MRの世界が大きく変わるという噂は本当か
公開日時 2011/12/14 04:00
株式会社メディカルライン
榎戸 誠
噂ではなく事実
MRの世界が大きく変わるというのは、噂ではなく、事実である。
第1に、製薬企業と医療機関との関係が透明化される。製薬企業の生命線は、疾病で苦しんでいる患者を救う新薬の開発である。新薬開発に欠かすことのできない治験(臨床試験)を実施する医療機関に研究費を提供する。しかし、研究費の提供がその製薬企業に有利に働くのではないか、という考え方をする人たちも存在する。そこで、「李下に冠を正さず」の精神で、透明化を図ろうというのだ。これは日本に限ったことではなく、医薬品企業にとって世界的な潮流となっている。
第2に、MR活動の行動基準ともいうべき公正競争規約(しばしば「公競規(こうきょうき)」と略される)の運用が厳格化される。ごく大雑把に言えば、ドクター等に対する接待ができなくなるのだ。これまでも、官公立病院のドクター等に対する接待はできなかったが、これからは全てのドクターが対象となる。接待は人間関係の潤滑油だという考え方もあるが、接待がドクターの薬剤選択にいささかの影響も与えることがあってはならないという考え方が、この厳格化の背景にある。
どう変化するのか
製薬企業と医療機関との関係の透明化、公競規の運用の厳格化は、MRならびに製薬企業にどういう影響を与えるのか。

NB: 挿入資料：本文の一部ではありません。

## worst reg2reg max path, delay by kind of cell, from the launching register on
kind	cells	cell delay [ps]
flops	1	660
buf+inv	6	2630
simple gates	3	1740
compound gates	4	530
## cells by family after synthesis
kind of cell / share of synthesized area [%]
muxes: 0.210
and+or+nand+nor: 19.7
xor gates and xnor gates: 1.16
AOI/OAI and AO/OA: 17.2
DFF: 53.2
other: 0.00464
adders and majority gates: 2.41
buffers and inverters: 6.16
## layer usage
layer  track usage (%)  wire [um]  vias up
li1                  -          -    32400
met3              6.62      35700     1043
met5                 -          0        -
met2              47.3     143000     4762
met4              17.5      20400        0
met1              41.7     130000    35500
[src/hdl/sct_pkg.sv]
// sct_pkg: shared widths, state and register codes, and the types used by
// the SIP call state tracker. No dependencies.
package sct_pkg;

    localparam int CODE_W          = 7;
    localparam int MSG_W           = 10;
    localparam int SEQ_W           = 32;
    localparam int STATE_W         = 3;
    localparam int APB_AW          = 4;
    localparam int APB_DW          = 32;
    localparam int REG_IDX_W       = 2;
    localparam int QUEUE_DEPTH_DEF = 2;

    // dialog states
    localparam logic [STATE_W-1:0] ST_NONE      = 3'd0;
    localparam logic [STATE_W-1:0] ST_SETUP     = 3'd1;
    localparam logic [STATE_W-1:0] ST_INCALL    = 3'd2;
    localparam logic [STATE_W-1:0] ST_CANCELLED = 3'd3;
    localparam logic [STATE_W-1:0] ST_REJECTED  = 3'd4;
    localparam logic [STATE_W-1:0] ST_BUSY      = 3'd5;
    localparam logic [STATE_W-1:0] ST_DIVERTED  = 3'd6;
    localparam logic [STATE_W-1:0] ST_COMPLETED = 3'd7;

    // response codes
    localparam logic [MSG_W-1:0] RSP_TEMP_UNAVAIL    = 10'd480;
    localparam logic [MSG_W-1:0] RSP_BUSY_HERE       = 10'd486;
    localparam logic [MSG_W-1:0] RSP_DECLINE_ALL     = 10'd600;
    localparam logic [MSG_W-1:0] RSP_CLIENT_ERR_BASE = 10'd400;
    localparam logic [MSG_W-1:0] RSP_REDIRECT_BASE   = 10'd300;

    // register indexes
    localparam logic [REG_IDX_W-1:0] REG_INVITE = 2'd0;
    localparam logic [REG_IDX_W-1:0] REG_ACK    = 2'd1;
    localparam logic [REG_IDX_W-1:0] REG_CANCEL = 2'd2;
    localparam logic [REG_IDX_W-1:0] REG_BYE    = 2'd3;

    localparam logic [CODE_W-1:0] INVITE_CODE_RST = 7'd1;
    localparam logic [CODE_W-1:0] ACK_CODE_RST    = 7'd2;
    localparam logic [CODE_W-1:0] CANCEL_CODE_RST = 7'd3;
    localparam logic [CODE_W-1:0] BYE_CODE_RST    = 7'd4;

    typedef struct packed {
        logic [CODE_W-1:0] invite_code;
        logic [CODE_W-1:0] ack_code;
        logic [CODE_W-1:0] cancel_code;
        logic [CODE_W-1:0] bye_code;
    } cfg_t;

    typedef struct packed {
        logic invite;
        logic ack;
        logic cancel;
        logic bye;
        logic busy;
        logic above_400;
        logic above_300;
    } msg_class_t;

    typedef struct packed {
        logic              new_call;
        msg_class_t        cls;
        logic [SEQ_W-1:0]  seq_number;
    } queue_entry_t;

endpackage

[src/hdl/sct_ifs.sv]
// sct_ifs: valid/ready channel interfaces for message beats in and
// result beats out. Depends on sct_pkg.
interface sct_msg_if import sct_pkg::*; ();
    logic             valid;
    logic             ready;
    logic             new_call;
    logic [MSG_W-1:0] msg_code;
    logic [SEQ_W-1:0] seq_number;

    modport source (output valid, new_call, msg_code, seq_number, input ready);
    modport sink   (input valid, new_call, msg_code, seq_number, output ready);
endinterface

interface sct_res_if import sct_pkg::*; ();
    logic               valid;
    logic               ready;
    logic [STATE_W-1:0] call_phase;
    logic               tracked;
    logic               call_started;
    logic               call_ended;

    modport source (output valid, call_phase, tracked, call_started, call_ended,
                    input ready);
    modport sink   (input valid, call_phase, tracked, call_started, call_ended,
                    output ready);
endinterface

[src/hdl/sip_call_state_tracker.sv]
// SIP call state tracker: one result beat per message beat.
// A message accepted into the queue is popped by the back part, which registers its result.
// Throughput: one message per cycle unless res_out stalls; the state update is a combinational
// compare-and-select in the back part, and a short queue decouples it from the front.
// Reset (rst_n, async, active low): untracked, state none, CSeq zero, method
// codes INVITE 1, ACK 2, CANCEL 3, BYE 4, queue and output register empty.
module sip_call_state_tracker import sct_pkg::*;
#(
    parameter int QUEUE_DEPTH = QUEUE_DEPTH_DEF
)
(
    input  logic              clk,
    input  logic              rst_n,
    input  logic              psel,
    input  logic              penable,
    input  logic              pwrite,
    input  logic [APB_AW-1:0] paddr,
    input  logic [APB_DW-1:0] pwdata,
    output logic [APB_DW-1:0] prdata,
    output logic              pready,
    sct_msg_if.sink           msg_in,
    sct_res_if.source         res_out
);

    cfg_t                 cfg_reg;
    logic                 cfg_wr;
    logic [REG_IDX_W-1:0] reg_idx;

    logic                 push, pop, full, empty;
    queue_entry_t         push_data, pop_data;

    assign pready  = 1'b1;
    assign cfg_wr  = psel && penable && pwrite;
    assign reg_idx = paddr[APB_AW-1:2];

    always_ff @(posedge clk or negedge rst_n)
    begin
        if (!rst_n)
        begin
            cfg_reg.invite_code <= INVITE_CODE_RST;
            cfg_reg.ack_code    <= ACK_CODE_RST;
            cfg_reg.cancel_code <= CANCEL_CODE_RST;
            cfg_reg.bye_code    <= BYE_CODE_RST;
        end
        else if (cfg_wr)
        begin
            unique case (reg_idx)
                REG_INVITE: cfg_reg.invite_code <= pwdata[CODE_W-1:0];
                REG_ACK:    cfg_reg.ack_code    <= pwdata[CODE_W-1:0];
                REG_CANCEL: cfg_reg.cancel_code <= pwdata[CODE_W-1:0];
                REG_BYE:    cfg_reg.bye_code    <= pwdata[CODE_W-1:0];
                default:    cfg_reg             <= cfg_reg;
            endcase
        end
    end

    always_comb
    begin
        unique case (reg_idx)
            REG_INVITE: prdata = {{(APB_DW-CODE_W){1'b0}}, cfg_reg.invite_code};
            REG_ACK:    prdata = {{(APB_DW-CODE_W){1'b0}}, cfg_reg.ack_code};
            REG_CANCEL: prdata = {{(APB_DW-CODE_W){1'b0}}, cfg_reg.cancel_code};
            REG_BYE:    prdata = {{(APB_DW-CODE_W){1'b0}}, cfg_reg.bye_code};
            default:    prdata = '0;
        endcase
    end

    sct_front u_front (
        .cfg       (cfg_reg),
        .msg_in    (msg_in),
        .full      (full),
        .push      (push),
        .push_data (push_data)
    );

    sct_queue #(
        .DEPTH (QUEUE_DEPTH)
    ) u_queue (
        .clk       (clk),
        .rst_n     (rst_n),
        .push      (push),
        .push_data (push_data),
        .full      (full),
        .pop       (pop),
        .pop_data  (pop_data),
        .empty     (empty)
    );

    sct_back u_back (
        .clk     (clk),
        .rst_n   (rst_n),
        .entry   (pop_data),
        .empty   (empty),
        .pop     (pop),
        .res_out (res_out)
    );

endmodule
File: config.mk
export PLATFORM = sky130hd
export DESIGN_NAME = mwm_div
export DESIGN_NICKNAME = d
export VERILOG_FILES = /design/src/hdl/mwm_div.sv
export SDC_FILE = /design/constraint.sdc
export NUM_CORES = 2
export LEC_CHECK = 0
export BUFFER_PORTS_ARGS = -buffer_cell sky130_fd_sc_hd__buf_2
export CAP_MARGIN = 40
export CORE_ASPECT_RATIO = 2
export CORE_MARGIN = 5
export CORE_UTILIZATION = 60
export DETAILED_ROUTE_END_ITERATION = 7
export PLACE_DENSITY = 0.88
export SETUP_SLACK_MARGIN = 0.5
export SLEW_MARGIN = 30
export SYNTH_ARGS = -nofsm -noshare
export SYNTH_HDL_FRONTEND = slang
export SYNTH_SLANG_ARGS = --single-unit
File: constraint.sdc
create_clock -name clock -period 7.68 [get_ports clock]
set_clock_uncertainty 0.2 [all_clocks]
set_input_delay 1.152 -clock clock [delete_from_list [all_inputs] [get_ports clock]]
set_output_delay 1.152 -clock clock [all_outputs]
set_load 0.01 [all_outputs]
File: src/hdl/mwm_div.sv
`default_nettype none
// ----------------------------------------------------------------------------
// Pipelined restoring divider
// Divides (num << (QW-1)) by den over QW stages, one quotient bit per stage,
// for several lanes at once; num must not exceed den.
// ----------------------------------------------------------------------------
module mwm_div #(
   parameter int unsigned DW    = 16,
   parameter int unsigned QW    = 15,
   parameter int unsigned LANES = 3,
   parameter int unsigned SBW   = 8
) (
   input  logic                          clock,
   input  logic                          reset,
   input  logic                          ce,
   input  logic                          in_valid,
   input  logic [LANES-1:0][DW-1:0]      in_num,
   input  logic [LANES-1:0][DW-1:0]      in_den,
   input  logic [SBW-1:0]                in_sb,
   output logic                          out_valid,
   output logic [LANES-1:0][QW-1:0]      out_quo,
   output logic [SBW-1:0]                out_sb
);

   logic [QW-1:0]                 vld_ff;
   logic [LANES-1:0][DW-1:0]      rem_ff [QW];
   logic [LANES-1:0][DW-1:0]      den_ff [QW];
   logic [LANES-1:0][QW-1:0]      quo_ff [QW];
   logic [SBW-1:0]                sb_ff  [QW];

   for (genvar s = 0; s < QW; s++) begin : g_stage
      logic                       p_vld;
      logic [LANES-1:0][DW-1:0]   p_rem;
      logic [LANES-1:0][DW-1:0]   p_den;
      logic [LANES-1:0][QW-1:0]   p_quo;
      logic [LANES-1:0]           p_bit;
      logic [SBW-1:0]             p_sb;
      logic [LANES-1:0][DW-1:0]   rem_in;
      logic [LANES-1:0][QW-1:0]   quo_in;

      if (s == 0) begin : g_first
         always_comb begin
            for (int l = 0; l < LANES; l++) begin
               p_rem[l] = in_num[l] >> 1;
               p_bit[l] = in_num[l][0];
            end
         end
         assign p_vld = in_valid;
         assign p_den = in_den;
         assign p_quo = '0;
         assign p_sb  = in_sb;
      end else begin : g_next
         assign p_vld = vld_ff[s-1];
         assign p_rem = rem_ff[s-1];
         assign p_bit = '0;
         assign p_den = den_ff[s-1];
         assign p_quo = quo_ff[s-1];
         assign p_sb  = sb_ff[s-1];
      end

      always_comb begin
         logic [DW:0] trial;
         for (int l = 0; l < LANES; l++) begin
            trial = {p_rem[l], p_bit[l]};
            if (trial >= {1'b0, p_den[l]}) begin
               rem_in[l] = DW'(trial - {1'b0, p_den[l]});
               quo_in[l] = {p_quo[l][QW-2:0], 1'b1};
            end else begin
               rem_in[l] = trial[DW-1:0];
               quo_in[l] = {p_quo[l][QW-2:0], 1'b0};
            end
         end
      end

      always_ff @(posedge clock) begin
         if (reset) begin
            vld_ff[s] <= 1'b0;
         end else if (ce) begin
            vld_ff[s] <= p_vld;
         end
      end

      always_ff @(posedge clock) begin
         if (ce) begin
            rem_ff[s] <= rem_in;
            den_ff[s] <= p_den;
            quo_ff[s] <= quo_in;
            sb_ff[s]  <= p_sb;
         end
      end
   end

   assign out_valid = vld_ff[QW-1];
   assign out_quo   = quo_ff[QW-1];
   assign out_sb    = sb_ff[QW-1];

`ifndef SYNTH
   for (genvar l = 0; l < LANES; l++) begin : g_chk
      a_quo_range: assert property (@(posedge clock) disable iff (reset)
         out_valid |-> (out_quo[l] <= (QW'(1) << (QW-1))))
         else $error("Divider quotient exceeds one.");
   end
`endif

endmodule
`default_nettype wire

Word level (Yosys, flattened, before mapping)
Memory sizes are Yosys's and may differ from the RTL's.
Index checks and enable logic that the tools add are counted.
- logic and storage cells: 201
- bits in registers: 15
- memories: 4
- RAM bits: 2235
- mux-type cells: 92
- add/subtract/negate cells: 45
- $lt $le $gt $ge: 45
- memories (memory ; words ; width ; rd ports ; clocked after memory_dff ; wr ports ; line ; RTL):
    den_ff ; 15 ; 48 ; 14 ; 0 ; 15 ; 27 ; logic [LANES-1:0][DW-1:0] den_ff [QW];
    rem_ff ; 15 ; 48 ; 14 ; 0 ; 15 ; 26 ; logic [LANES-1:0][DW-1:0] rem_ff [QW];
    quo_ff ; 15 ; 45 ; 15 ; 0 ; 15 ; 28 ; logic [LANES-1:0][QW-1:0] quo_ff [QW];
    sb_ff ; 15 ; 8 ; 15 ; 0 ; 15 ; 29 ; logic [SBW-1:0] sb_ff [QW];
- operators with widths (cell ; number):
    two-way mux 16 bit ; 45
    subtractor 16 bit ; 45
    greater-or-equal comparator 17 x 16 -> 1 bit ; 42
    greater-or-equal comparator 16 bit ; 3
    two-way mux 1 bit ; 47

Depth between registers and ports, before layout
An unclocked memory read counts as a cell.
- depth after elaboration: 3
- gate-level depth with buffers: 13
- depth with buffers taken out: 11

Least setup slack after synthesis
No wires, ideal clock.
- path type: input -> register
- start: input port in_den[7] (netlist bit)
- end: memory rem_ff[0][4] (netlist bit), data pin
- path buffers: 1
- path slack: 4056 ps
- arrival time: 3164 ps
- setup time: 260 ps
- data required time: 7220 ps
- stages on the path: 10
- cells stage by stage: inv_1 -> ha_1 -> clkbuf_1 -> a21o_1 -> a21o_1 -> a211o_1 -> o211ai_2 -> a31oi_1 -> a21oi_2 -> mux2_2
- RTL lines (what ; line ; RTL):
    start: declaration ; 18 ; input logic [LANES-1:0][DW-1:0] in_den,
    end: declaration ; 26 ;

==> summary.txt <==
post-synthesis mux area share = 4.640%
RSZ-0062 raised after global routing = no
Detailed Routing Iterations Pass 1 = 6
Detail Route Antenna Nets = 0
Vias = 60900
number of port buffers = 161
worst endpoint required time = 8.02 ns
WHS Endpoint = den_ff[1][283]$_DFFE_PP_
status = finished clean
WHS Path Cells = 0
Primary FF master, synth = edfxtp_1
GRT overflow = 0
initial antenna violation count = 1
fill count = 10970
Post-synth EDFFs = 1824
fraction of registers with async set/reset = 0%
IO Pins = 162
CTS tree = yes
final setup fails = 0
synthesis-stage register bit count = 1839
Cell Area, Synth = 96920 sq um
Die Ht = 578.4 um
Skew-Pair Late Insertion Delay = 0.80 ns
CP top delay family = compound AO/OA/AOI/OAI gates
Reg2Reg Depth = 9
crit-path max cell delay = 0.64 ns
Pleak = 42.73 nW
minimum clock period = 3.809 ns
final period utilization = 49.60%
CP bufs+invs = 0
Sum Neg Setup Slack = 0 ns
Sink Count = 1839
P&R area growth vs syn = 9.298%
largest net degree at the start of global routing = 180
Worst IR Drop VDD = 0.0002456 V
Clock Tree Buf Depth = 4
Cells after DPL = 10080
hold path start = den_ff[1][235]$_DFFE_PP_
Worst-path clk slew = 0.06 ns
final hold violations = 0
Total GRT Usage = 20.78%
worst reg2reg startpoint = rem_ff[1][19]$_DFFE_PP_
Slew Limit Fails = 0
slowest cell on the critical path = a21o_1
CTS H-tree lvls = 4
DP Wirelength = 133800 um
routed vias/inst = 5.868
layout cells sized above 1 = 10.79%
CP cell instances = ha_1 > nand3_1 > o21bai_1 > nand3_1 > a311oi_1 > o21ai_1 > a21oi_1 > a21o_1 > mux2_2
Total Nets Final = 9026
DRC violations left = 0
Die W = 294.2 um
vias in the first global route = 64660
DIE AREA = 170200 sq um
MaxCap Viol Count = 0
syn_nets = 8744
WP data arrival = 4.15 ns
simple-gate area share of the yosys netlist = 8.911%
Avg Cell Area, Syn = 12.30 sq um
XOR/XNOR share of the synthesized area = 3.768%
Util after Layout = 65.97%
Synth Area in Compound Gates = 11.73%
core box area = 160600 sq um
max_slew headroom = 32.66%
CP endpoint kind = register
R2R Setup Slk = 3.87 ns
FF+latch area = 55070 sq um
Multi-input gate area = 38070 sq um
main combinational cell family by area after synthesis = compound AO/OA/AOI/OAI gates
Rows = 208
Hold Buf Count CTS = 0
class of the worst hold path = register to register
number of synthesis warnings = 0
total setup buffers inserted after CTS = 0
most frequent cells in the layout = 1824 x edfxtp_1, 886 x inv_1, 717 x ha_1
drt initial violations = 3285
crit path kind = register to register
DR WL/cell = 17.53 um
root buf cell = clkbuf_16
final cell count without fillers = 10380
cell mode on critical path = nand3_1
CTS resizes = 0
gpl congestion = 0.9169
commonest non-fill, non-tap cell in the layout = edfxtp_1
drt total wl = 181900 um
Power per Cell Area = 401.1 nW/um^2
Max Clk Rate = 262.5 MHz
Startpoint Class = register
Starting Density = 60.36%
first-pass GRT wire length = 296000 um
Synth cell types = 105
CTS buffer count = 164
sequential share of the synthesized area = 56.82%
cells after synthesis = 7877
Worst-Margin Slew = 1.010 ns
reg2reg end = rem_ff[1][75]$_DFFE_PP_
Synth Area in Adders = 10.12%
crit-path max FO = 16
-- cell usage after synthesis (81+ instances only) --
library cell	n	area, sq um
edfxtp_1	1824	54770
inv_1	886	3326
ha_1	717	8971
nor2_1	538	2019
nand2_1	426	1599
o21ai_0	369	1847
a21oi_1	366	1832
mux2_2	298	3356
xnor2_1	262	2295
a21o_1	155	1164
nor3_1	155	775.7
xor2_1	155	1358
o21a_1	132	991.0
nor2b_1	131	819.5
nand3_1	101	505.5
nand4_1	100	625.6
nand2b_1	86	538.0
o31ai_1	81	608.1
-- state kept, by name, summed over array words and instances (netlist names) --
register	count
quo_ff	360
den_ff	672
out_valid	1
g_stage.p_vld	14
rem_ff	672
sb_ff	120
-- per-stage QoR --
| stage | worst slack, ns | total power [mW] | instance area (sq um) | hold slack [ns] |
|---|---|---|---|---|
| 6_report | 3.871 | 42.49 | 105900 | 0.2067 |
| 3_3_place_gp | 3.330 | 32.82 | 100100 | 0.2000 |
| 4_1_cts | 3.881 | 42.39 | 105700 | 0.1981 |
| 2_1_floorplan | 4.056 | 29.83 | 96920 | 0.2003 |
| 5_1_grt | 3.672 | 45.06 | 105900 | 0.2203 |
| 3_5_place_dp | 3.421 | 33.89 | 100300 | 0.2045 |
-- worst max-delay path by stage --
stage,startpoint,to,slack (ns),depth (start not counted)
finish,rem_ff[1][19]$_DFFE_PP_,rem_ff[1][75]$_DFFE_PP_,3.87,9
global route,den_ff[1][49]$_DFFE_PP_,rem_ff[1][102]$_DFFE_PP_,3.67,10
detailed placement,in_num[16],rem_ff[0][30]$_DFFE_PP_,3.42,12
floorplan,in_den[7],rem_ff[0][4]$_DFFE_PP_,4.06,10
global placement,in_den[23],rem_ff[0][30]$_DFFE_PP_,3.33,11
CTS,rem_ff[0][160]$_SDFFCE_PN0P_,rem_ff[0][215]$_DFFE_PP_,3.88,9
-- layout make-up --
cell class / instances / share of cell area (%)
diodes: 1 / 0.002362
inverters: 894 / 3.168
multi-input cells: 5048 / 35.94
clock inverters: 95 / 1.023
clock buffers: 189 / 4.070
flip-flops and latches: 1839 / 51.99
repair buffers: 212 / 1.326
well taps: 2100 / 2.480
-- per-layer routing --
| layer | track usage, % | share of wire, % | up-vias |
|---|---|---|---|
| li1 | - | - | 29560 |
| met1 | 18.64 | 33 | 29330 |
| met2 | 43.62 | 59 | 1403 |
| met3 | 2.068 | 2.8 | 612 |
| met4 | 11.39 | 5.7 | 0 |
| met5 | 0 | 0 | - |
-- report_power, final --
part	switching [mW]	internal [mW]	leakage, nW
Combinational	9.93	8.38	22.1
Sequential	1.24	14.6	18.0
Clock	3.53	4.80	2.64
-- cell families (layout without fill, tap and decap cells) --
family / count (synthesis) / after routing
compound gates: 1679 / 1679
other cells: 0 / 1
buf+inv: 990 / 1390
flops: 1839 / 1839
fa+ha+maj: 759 / 759
mux: 398 / 398
simple gates: 1795 / 1795
xor+xnor: 417 / 417
No activity file was read; power rests on OpenSTA's default activity.
[config.mk]
export PLATFORM = sky130hd
export DESIGN_NAME = mwm_mix
export DESIGN_NICKNAME = d
export VERILOG_FILES = /design/src/hdl/mwm_pkg.sv /design/src/hdl/mwm_mix.sv
export SDC_FILE = /design/constraint.sdc
export NUM_CORES = 1
export LEC_CHECK = 0
export ABC_AREA = 1
export ABC_CLOCK_PERIOD_IN_PS = 13700
export BUFFER_PORTS_ARGS = -buffer_cell sky130_fd_sc_hd__buf_2
export CAP_MARGIN = 20
export CORE_AREA = 2 2 207 168
export DETAILED_ROUTE_END_ITERATION = 12
export DIE_AREA = 0 0 209 170
export PLACE_DENSITY = 0.8
export SLEW_MARGIN = 30
export SYNTH_ARGS = -nofsm -noshare
export SYNTH_HDL_FRONTEND = slang
export SYNTH_SLANG_ARGS = --single-unit
[constraint.sdc]
create_clock -name clock -period 13.7 [get_ports clock]
set_clock_uncertainty 0.1 [all_clocks]
set_input_delay 0.685 -clock clock [delete_from_list [all_inputs] [get_ports clock]]
set_output_delay 0.685 -clock clock [all_outputs]
set_load 0.02 [all_outputs]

医療機関に研究費を提供するに当たっては、決められた手続きを踏まなければならない。治験を担当するドクターとの接触が、必然的に増えることになる。治験を完成させるには、相当の期間がかかる。この間、治験をスムーズに進行させるには、担当ドクターとの緊密な接触が欠かせない。治験終了までは、製薬企業の開発部員が担当する。その後、治験結果をまとめて提出し、審査を経て、晴れて厚生労働省の認可が得られた段階で、全国のドクターや薬剤師にその新薬の有用性(有効性+安全性)を知ってもらうことが必要となる。そこで、治験を担当したドクターや著名な専門医に講演会、研究会の講師を依頼することになるが、ここからはMRの担当業務である。
研究費の提供が透明化されるからといって、治験とそれに伴う研究費の提供がなくなるわけではないが、いろいろな面で疑念を招かないような配慮が、従来以上に求められることだろう。
接待禁止は、MRにとって、より大きな変化と言えるだろう。訪問規制が強化される風潮の中で、接待は、普段は面談しにくい重要ドクターとゆっくり話ができる機会を提供してくれたからだ。
どう対応すべきか
こういう大きな転換期を迎えて、MRはどう対応すべきか。これは、MRが、そして製薬企業が真剣に考えなければならない喫緊の重要課題である。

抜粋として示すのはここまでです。